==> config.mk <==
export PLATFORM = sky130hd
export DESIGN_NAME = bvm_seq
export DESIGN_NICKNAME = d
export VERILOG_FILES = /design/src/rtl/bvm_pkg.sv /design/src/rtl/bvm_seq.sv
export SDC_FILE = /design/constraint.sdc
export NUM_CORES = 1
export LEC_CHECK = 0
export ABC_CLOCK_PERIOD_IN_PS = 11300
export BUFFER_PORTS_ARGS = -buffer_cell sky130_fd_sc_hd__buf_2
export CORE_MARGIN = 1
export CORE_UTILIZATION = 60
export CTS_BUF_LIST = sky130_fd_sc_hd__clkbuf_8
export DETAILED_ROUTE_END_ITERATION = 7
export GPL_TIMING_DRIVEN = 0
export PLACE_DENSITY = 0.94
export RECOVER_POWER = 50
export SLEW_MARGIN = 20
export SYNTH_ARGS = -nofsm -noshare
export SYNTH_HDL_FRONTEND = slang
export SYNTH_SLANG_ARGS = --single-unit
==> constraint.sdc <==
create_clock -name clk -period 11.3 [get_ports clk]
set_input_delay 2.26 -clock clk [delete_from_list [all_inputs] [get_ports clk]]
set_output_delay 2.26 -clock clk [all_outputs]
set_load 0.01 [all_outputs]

════════════════════

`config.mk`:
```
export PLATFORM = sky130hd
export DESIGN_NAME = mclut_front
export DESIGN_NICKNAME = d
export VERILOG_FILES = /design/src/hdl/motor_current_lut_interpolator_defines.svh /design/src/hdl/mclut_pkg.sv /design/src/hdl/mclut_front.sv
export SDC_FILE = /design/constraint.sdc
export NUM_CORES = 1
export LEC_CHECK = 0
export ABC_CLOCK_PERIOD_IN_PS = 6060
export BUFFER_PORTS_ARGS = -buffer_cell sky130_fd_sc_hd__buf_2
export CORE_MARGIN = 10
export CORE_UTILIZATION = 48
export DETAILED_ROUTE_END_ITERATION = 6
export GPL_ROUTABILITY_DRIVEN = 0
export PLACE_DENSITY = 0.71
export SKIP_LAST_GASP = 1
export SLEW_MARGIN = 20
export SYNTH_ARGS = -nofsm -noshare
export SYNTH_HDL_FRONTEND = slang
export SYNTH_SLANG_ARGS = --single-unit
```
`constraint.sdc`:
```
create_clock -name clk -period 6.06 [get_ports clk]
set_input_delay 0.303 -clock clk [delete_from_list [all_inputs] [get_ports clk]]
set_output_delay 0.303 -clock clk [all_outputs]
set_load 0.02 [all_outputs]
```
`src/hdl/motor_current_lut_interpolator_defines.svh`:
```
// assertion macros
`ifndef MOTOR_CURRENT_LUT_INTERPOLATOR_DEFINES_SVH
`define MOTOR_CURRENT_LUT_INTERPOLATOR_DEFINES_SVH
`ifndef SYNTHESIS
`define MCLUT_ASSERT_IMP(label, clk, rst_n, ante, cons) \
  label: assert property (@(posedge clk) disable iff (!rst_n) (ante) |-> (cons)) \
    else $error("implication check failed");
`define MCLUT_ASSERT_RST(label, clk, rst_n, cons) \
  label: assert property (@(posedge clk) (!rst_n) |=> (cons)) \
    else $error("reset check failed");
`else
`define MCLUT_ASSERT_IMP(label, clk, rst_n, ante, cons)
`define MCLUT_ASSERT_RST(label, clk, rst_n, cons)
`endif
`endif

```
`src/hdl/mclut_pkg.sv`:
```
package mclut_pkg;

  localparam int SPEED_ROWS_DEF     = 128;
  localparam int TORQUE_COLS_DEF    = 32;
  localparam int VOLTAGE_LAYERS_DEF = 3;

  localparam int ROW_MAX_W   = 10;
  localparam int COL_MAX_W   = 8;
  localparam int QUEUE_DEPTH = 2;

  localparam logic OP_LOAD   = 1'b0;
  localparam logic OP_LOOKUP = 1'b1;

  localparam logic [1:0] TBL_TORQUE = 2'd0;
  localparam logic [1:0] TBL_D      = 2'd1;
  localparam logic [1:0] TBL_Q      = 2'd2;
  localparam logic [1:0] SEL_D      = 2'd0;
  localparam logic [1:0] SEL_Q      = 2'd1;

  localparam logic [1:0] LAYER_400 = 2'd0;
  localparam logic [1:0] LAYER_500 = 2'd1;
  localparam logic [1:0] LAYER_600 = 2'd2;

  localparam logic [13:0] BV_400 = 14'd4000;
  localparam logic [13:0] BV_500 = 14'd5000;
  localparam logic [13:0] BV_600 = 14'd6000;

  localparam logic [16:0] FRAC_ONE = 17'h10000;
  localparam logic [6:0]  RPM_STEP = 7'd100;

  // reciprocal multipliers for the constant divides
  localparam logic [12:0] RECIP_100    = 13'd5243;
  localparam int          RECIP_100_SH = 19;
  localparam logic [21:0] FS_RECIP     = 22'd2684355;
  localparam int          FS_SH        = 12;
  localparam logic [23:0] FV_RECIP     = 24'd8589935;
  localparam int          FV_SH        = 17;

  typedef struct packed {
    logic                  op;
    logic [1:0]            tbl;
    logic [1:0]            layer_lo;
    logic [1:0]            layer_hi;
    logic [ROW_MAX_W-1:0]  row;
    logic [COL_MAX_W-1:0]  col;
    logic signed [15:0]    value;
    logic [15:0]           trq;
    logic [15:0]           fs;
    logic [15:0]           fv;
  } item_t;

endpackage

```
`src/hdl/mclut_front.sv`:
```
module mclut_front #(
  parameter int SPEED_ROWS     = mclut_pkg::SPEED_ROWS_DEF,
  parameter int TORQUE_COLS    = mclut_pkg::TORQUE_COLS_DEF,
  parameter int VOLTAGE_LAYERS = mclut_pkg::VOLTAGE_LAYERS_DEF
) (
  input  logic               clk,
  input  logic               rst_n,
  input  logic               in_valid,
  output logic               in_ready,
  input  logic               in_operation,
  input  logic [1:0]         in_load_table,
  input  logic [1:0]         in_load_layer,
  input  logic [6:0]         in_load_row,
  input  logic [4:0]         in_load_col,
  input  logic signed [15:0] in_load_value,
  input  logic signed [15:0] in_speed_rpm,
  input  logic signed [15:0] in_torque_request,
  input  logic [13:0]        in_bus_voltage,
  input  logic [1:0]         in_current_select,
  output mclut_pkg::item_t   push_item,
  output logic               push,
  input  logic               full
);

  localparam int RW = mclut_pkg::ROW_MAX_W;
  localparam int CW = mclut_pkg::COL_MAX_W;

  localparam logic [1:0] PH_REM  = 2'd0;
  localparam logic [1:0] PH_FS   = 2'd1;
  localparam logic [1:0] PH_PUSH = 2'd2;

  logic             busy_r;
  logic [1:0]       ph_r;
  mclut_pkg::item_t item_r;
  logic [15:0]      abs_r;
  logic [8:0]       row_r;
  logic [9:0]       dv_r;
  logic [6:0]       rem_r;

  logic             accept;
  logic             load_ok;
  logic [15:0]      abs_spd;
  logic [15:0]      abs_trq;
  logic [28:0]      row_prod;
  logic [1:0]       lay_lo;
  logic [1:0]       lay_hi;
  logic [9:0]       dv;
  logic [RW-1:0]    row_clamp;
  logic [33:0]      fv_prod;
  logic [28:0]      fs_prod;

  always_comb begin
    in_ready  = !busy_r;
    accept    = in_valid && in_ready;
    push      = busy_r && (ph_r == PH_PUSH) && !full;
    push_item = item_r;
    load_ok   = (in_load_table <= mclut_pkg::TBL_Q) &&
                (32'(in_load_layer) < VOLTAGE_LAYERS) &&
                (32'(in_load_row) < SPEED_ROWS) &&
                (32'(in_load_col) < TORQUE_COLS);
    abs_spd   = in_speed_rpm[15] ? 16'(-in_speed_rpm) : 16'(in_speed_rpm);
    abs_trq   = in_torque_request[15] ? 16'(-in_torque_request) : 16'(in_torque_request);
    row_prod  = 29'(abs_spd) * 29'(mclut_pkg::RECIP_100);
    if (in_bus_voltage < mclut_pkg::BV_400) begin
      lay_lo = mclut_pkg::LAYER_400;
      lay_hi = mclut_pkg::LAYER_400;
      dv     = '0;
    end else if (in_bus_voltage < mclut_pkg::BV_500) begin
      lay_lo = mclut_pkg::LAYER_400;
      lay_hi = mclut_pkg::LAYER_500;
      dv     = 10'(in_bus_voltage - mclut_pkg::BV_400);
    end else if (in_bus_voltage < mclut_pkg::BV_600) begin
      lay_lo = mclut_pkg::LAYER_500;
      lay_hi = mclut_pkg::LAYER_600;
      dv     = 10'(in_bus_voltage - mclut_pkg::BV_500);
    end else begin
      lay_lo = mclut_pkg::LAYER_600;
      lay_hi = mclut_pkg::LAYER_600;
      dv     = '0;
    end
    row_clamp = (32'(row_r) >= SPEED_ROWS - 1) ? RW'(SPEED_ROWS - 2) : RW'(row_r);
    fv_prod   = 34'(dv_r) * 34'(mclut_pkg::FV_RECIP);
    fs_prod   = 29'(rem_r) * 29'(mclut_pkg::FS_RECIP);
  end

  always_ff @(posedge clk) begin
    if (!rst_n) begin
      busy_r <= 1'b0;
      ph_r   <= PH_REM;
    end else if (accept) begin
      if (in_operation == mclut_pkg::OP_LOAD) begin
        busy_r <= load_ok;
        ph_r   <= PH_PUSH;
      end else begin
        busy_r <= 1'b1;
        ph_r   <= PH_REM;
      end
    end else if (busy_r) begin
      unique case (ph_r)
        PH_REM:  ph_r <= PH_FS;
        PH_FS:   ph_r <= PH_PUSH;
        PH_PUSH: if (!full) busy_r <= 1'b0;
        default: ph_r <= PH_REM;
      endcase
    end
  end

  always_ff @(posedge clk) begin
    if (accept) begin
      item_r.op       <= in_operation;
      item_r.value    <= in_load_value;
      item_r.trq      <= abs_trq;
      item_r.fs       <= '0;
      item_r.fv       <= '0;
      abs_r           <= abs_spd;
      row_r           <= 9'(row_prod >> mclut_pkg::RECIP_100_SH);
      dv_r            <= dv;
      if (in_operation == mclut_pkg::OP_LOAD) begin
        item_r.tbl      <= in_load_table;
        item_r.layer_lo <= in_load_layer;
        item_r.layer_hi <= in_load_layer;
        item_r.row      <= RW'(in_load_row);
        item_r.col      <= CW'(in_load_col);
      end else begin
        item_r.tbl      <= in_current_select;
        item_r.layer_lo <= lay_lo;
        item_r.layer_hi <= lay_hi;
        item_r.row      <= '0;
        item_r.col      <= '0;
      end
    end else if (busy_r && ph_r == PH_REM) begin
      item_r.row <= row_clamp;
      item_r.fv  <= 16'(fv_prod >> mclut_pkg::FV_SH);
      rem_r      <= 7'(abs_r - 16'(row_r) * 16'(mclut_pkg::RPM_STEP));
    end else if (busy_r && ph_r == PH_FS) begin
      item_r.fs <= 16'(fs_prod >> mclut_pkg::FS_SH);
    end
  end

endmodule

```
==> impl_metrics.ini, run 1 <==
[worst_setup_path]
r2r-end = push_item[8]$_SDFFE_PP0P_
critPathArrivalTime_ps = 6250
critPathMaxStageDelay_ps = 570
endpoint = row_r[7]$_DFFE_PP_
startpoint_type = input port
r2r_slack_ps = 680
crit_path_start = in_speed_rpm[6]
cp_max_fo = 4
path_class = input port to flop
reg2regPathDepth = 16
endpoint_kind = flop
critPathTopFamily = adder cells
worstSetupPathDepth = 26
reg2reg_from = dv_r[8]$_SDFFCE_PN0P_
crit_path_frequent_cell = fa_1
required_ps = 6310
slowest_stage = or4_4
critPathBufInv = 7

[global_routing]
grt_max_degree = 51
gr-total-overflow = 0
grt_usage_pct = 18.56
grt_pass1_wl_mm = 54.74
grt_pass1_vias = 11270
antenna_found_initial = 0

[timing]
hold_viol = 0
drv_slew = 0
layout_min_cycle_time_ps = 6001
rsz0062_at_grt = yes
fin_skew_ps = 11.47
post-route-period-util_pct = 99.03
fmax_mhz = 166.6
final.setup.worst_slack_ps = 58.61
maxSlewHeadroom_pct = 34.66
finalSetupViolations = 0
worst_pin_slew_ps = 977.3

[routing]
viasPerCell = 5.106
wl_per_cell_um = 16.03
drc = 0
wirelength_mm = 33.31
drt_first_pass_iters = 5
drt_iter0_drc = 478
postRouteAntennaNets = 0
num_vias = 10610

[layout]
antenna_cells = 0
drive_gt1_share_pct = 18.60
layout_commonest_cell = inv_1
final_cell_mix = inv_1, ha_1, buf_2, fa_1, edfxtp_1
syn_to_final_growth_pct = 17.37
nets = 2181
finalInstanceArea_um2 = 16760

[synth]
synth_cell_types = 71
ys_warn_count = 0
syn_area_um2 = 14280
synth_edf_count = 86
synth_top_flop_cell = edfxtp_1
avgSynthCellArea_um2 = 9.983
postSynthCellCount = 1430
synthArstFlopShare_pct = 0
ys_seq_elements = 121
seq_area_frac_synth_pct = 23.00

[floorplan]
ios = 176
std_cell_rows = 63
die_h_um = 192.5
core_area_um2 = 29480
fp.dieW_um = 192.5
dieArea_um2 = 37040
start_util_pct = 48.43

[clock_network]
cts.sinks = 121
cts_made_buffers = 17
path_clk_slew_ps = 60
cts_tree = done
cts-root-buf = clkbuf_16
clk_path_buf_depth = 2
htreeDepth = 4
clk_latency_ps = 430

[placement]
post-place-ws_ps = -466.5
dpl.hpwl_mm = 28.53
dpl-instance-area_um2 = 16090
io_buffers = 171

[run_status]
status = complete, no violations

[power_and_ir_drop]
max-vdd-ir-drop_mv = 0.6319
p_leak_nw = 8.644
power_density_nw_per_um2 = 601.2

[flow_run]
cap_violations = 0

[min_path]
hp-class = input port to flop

════════════════════

THE TASK:
Your answer should be the exact lines above from the one with "worstSetupPathDepth = 26" through the one with "fp.dieW_um = 192.5", both included, and nothing besides.

EXERCISE ANSWER:
worstSetupPathDepth = 26
reg2reg_from = dv_r[8]$_SDFFCE_PN0P_
crit_path_frequent_cell = fa_1
required_ps = 6310
slowest_stage = or4_4
critPathBufInv = 7

[global_routing]
grt_max_degree = 51
gr-total-overflow = 0
grt_usage_pct = 18.56
grt_pass1_wl_mm = 54.74
grt_pass1_vias = 11270
antenna_found_initial = 0

[timing]
hold_viol = 0
drv_slew = 0
layout_min_cycle_time_ps = 6001
rsz0062_at_grt = yes
fin_skew_ps = 11.47
post-route-period-util_pct = 99.03
fmax_mhz = 166.6
final.setup.worst_slack_ps = 58.61
maxSlewHeadroom_pct = 34.66
finalSetupViolations = 0
worst_pin_slew_ps = 977.3

[routing]
viasPerCell = 5.106
wl_per_cell_um = 16.03
drc = 0
wirelength_mm = 33.31
drt_first_pass_iters = 5
drt_iter0_drc = 478
postRouteAntennaNets = 0
num_vias = 10610

[layout]
antenna_cells = 0
drive_gt1_share_pct = 18.60
layout_commonest_cell = inv_1
final_cell_mix = inv_1, ha_1, buf_2, fa_1, edfxtp_1
syn_to_final_growth_pct = 17.37
nets = 2181
finalInstanceArea_um2 = 16760

[synth]
synth_cell_types = 71
ys_warn_count = 0
syn_area_um2 = 14280
synth_edf_count = 86
synth_top_flop_cell = edfxtp_1
avgSynthCellArea_um2 = 9.983
postSynthCellCount = 1430
synthArstFlopShare_pct = 0
ys_seq_elements = 121
seq_area_frac_synth_pct = 23.00

[floorplan]
ios = 176
std_cell_rows = 63
die_h_um = 192.5
core_area_um2 = 29480
fp.dieW_um = 192.5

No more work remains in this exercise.